MIME also allows the server to send multipart messages. The message body can contain multiple MIME messages, each with a header specifying the type of body data.

Understanding how a server responds is crucial for interpreting requests. Internal services may involve direct communication with the team or developer, while external services require knowledge of expected server responses for different requests.

HTTP Usage vs. Email

Header Fields in HTTP Submessages:

• Unlike email, each HTTP submessage can contain a full set of HTTP header fields, not just the content field.

Example Scenario - File Upload:

• Uploading multiple photos to a website involves selecting and uploading files through a dedicated interface.
• Each file to be uploaded has its own part in the message, clearly defining the file data.

Importance of Multipart Messages:

• Multipart messages enable the uploading of multiple files simultaneously.
• Without this feature, users would be limited to uploading one file at a time.

Security Issues and HTTPS

As the internet has matured, security has become a critical concern. The solution to combat data interception and reading is evident in the form of HTTPS. Without HTTPS, web applications relying solely on HTTP face the risk of exposing data easily over the internet

HTTPS encrypts the data at the source, which can only be decrypted using the encryption key.

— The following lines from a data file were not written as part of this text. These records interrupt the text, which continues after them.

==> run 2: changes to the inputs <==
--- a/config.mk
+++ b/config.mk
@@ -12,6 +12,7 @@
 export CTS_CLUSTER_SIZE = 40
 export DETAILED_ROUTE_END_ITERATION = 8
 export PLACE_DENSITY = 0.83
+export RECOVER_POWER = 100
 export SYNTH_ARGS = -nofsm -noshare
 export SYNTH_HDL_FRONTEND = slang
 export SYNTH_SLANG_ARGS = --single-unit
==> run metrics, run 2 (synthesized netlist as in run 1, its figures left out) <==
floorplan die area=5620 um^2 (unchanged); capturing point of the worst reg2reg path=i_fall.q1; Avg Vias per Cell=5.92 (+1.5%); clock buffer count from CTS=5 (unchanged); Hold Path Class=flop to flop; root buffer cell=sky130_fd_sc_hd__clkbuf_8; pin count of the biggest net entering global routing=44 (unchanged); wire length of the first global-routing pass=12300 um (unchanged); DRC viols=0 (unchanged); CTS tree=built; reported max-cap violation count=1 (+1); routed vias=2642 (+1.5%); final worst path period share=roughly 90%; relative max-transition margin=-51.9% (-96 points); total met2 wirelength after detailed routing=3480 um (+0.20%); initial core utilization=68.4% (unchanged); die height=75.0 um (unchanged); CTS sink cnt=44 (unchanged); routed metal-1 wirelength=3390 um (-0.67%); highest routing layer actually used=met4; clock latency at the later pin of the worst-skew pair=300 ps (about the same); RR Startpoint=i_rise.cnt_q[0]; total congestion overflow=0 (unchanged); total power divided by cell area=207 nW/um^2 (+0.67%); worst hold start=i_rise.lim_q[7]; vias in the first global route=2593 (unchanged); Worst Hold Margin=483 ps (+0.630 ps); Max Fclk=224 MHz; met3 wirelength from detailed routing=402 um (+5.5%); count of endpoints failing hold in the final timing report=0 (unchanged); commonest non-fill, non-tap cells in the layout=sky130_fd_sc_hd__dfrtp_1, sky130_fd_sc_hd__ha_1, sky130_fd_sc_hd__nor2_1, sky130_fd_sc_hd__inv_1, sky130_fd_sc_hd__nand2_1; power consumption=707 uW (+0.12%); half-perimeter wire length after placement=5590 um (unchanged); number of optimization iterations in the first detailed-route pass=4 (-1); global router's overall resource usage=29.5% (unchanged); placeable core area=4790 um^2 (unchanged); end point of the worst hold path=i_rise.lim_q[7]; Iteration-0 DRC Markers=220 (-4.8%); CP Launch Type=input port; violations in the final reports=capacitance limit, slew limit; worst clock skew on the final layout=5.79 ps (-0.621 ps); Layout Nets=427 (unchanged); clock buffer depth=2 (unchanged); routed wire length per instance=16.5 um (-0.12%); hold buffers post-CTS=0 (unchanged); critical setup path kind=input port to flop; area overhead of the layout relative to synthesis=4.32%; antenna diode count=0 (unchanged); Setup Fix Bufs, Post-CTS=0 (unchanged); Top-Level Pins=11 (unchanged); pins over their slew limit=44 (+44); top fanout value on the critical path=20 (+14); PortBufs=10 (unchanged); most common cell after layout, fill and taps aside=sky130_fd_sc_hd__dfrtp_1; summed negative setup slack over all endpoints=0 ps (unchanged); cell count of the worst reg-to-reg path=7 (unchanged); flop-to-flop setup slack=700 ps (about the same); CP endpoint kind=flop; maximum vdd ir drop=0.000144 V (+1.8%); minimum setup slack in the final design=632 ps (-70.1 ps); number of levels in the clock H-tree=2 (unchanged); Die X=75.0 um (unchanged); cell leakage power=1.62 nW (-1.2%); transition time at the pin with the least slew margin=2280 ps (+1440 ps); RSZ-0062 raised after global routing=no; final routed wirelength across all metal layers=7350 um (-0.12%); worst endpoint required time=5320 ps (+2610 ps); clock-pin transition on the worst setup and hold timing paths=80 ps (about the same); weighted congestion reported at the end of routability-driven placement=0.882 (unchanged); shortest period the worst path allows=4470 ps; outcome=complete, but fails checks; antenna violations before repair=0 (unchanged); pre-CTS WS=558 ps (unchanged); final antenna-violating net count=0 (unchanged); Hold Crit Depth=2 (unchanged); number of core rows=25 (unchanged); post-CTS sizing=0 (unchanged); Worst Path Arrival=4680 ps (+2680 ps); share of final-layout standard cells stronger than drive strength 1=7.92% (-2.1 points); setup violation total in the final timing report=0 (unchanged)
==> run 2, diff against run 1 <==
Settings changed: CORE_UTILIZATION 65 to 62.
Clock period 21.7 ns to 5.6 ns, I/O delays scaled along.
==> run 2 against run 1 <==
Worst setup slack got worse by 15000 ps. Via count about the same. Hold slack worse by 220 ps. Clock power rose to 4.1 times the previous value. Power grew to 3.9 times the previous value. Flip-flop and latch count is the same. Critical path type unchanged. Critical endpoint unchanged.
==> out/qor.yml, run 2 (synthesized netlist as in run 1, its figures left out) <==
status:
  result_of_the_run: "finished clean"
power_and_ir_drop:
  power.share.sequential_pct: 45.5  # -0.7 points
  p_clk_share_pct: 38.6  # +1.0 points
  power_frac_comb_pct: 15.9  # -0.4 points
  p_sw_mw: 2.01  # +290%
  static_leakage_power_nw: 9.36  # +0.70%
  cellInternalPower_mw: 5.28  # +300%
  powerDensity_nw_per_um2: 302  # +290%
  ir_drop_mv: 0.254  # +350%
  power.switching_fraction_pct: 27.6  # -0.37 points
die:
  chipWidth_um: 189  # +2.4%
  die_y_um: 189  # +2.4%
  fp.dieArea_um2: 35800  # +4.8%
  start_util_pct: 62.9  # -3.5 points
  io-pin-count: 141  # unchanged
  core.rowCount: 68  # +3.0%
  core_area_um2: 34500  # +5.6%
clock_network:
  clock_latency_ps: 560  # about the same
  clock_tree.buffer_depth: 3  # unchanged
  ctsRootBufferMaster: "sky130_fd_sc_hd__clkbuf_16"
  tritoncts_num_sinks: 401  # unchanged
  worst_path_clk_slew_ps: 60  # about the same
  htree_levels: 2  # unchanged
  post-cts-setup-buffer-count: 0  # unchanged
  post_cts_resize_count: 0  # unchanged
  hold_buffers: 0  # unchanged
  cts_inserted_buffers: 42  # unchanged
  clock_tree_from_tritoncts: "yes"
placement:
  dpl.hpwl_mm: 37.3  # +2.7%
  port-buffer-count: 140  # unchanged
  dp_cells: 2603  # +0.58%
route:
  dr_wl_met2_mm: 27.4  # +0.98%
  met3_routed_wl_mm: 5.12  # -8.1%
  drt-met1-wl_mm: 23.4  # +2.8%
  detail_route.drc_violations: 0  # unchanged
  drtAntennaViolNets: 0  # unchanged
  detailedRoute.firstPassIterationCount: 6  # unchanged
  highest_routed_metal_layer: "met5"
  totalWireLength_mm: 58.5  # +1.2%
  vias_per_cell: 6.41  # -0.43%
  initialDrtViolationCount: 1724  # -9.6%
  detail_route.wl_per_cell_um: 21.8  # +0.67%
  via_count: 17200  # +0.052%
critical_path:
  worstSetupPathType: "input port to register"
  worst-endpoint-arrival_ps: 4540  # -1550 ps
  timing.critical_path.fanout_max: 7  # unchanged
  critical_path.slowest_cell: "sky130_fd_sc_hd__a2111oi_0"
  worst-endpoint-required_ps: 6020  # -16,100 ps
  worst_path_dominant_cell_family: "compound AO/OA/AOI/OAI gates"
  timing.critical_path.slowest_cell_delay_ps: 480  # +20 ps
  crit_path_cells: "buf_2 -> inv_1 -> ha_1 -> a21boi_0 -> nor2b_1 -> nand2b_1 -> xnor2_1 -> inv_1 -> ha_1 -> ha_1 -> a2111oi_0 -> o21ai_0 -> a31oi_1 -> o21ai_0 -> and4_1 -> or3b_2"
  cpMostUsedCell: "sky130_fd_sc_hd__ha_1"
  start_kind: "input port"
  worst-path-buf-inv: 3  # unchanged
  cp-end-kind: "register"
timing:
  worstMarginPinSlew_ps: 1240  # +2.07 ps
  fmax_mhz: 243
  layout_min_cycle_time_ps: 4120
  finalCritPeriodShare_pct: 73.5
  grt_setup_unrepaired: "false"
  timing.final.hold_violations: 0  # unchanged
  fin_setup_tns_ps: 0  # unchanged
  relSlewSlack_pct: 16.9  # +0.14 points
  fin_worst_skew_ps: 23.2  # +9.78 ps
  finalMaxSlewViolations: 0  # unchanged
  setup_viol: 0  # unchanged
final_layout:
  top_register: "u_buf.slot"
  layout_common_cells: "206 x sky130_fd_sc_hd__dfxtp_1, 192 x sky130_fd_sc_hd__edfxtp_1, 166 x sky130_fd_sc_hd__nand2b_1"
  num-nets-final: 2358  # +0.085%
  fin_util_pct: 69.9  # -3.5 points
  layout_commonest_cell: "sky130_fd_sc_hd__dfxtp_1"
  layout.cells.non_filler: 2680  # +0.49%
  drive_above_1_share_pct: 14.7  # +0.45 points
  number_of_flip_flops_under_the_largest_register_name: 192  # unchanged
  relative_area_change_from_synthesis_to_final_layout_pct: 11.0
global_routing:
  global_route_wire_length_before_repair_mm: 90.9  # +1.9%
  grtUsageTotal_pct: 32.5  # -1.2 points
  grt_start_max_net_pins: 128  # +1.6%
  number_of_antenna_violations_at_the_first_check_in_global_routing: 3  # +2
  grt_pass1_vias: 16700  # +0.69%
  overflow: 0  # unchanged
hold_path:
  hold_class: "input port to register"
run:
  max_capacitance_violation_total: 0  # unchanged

• To enable HTTPS, web servers have to have a secure socket layer, SSL, certificate purchased from a reputable certification authority, which provide encryption keys.
• The server holds a private key that is never sent anywhere and a public key
• The public key is returned to any client when a request is made to the server.
• Further communications can then use the public key on the client to encrypt the data to be sent.

This can only be decrypted with the use of the private key, which should be safely stored on the server.

• At the client end, the public key will only decrypt data that has been encrypted by the private key. - This means that the client can be sure that the data received has come from the server.

Armed with this knowledge, HTTPS helps prevent against eavesdropping, fabrication, which is also known as the man in the middle attack, and impersonation.

Eavesdropping: Information transmitted over unknown and unaudited networks is susceptible to eavesdropping.

Modification or Fabrication: Imagine you’re trying to send a message to someone, but on the way it’s intercepted and changed. Even worse, imagine someone can fabricate a message to make it look like it’s come from you to take advantage of someone on your network.

Impersonation: Hackers can sometimes impersonate a system or use it to gain access to resources they aren’t actually entitled to.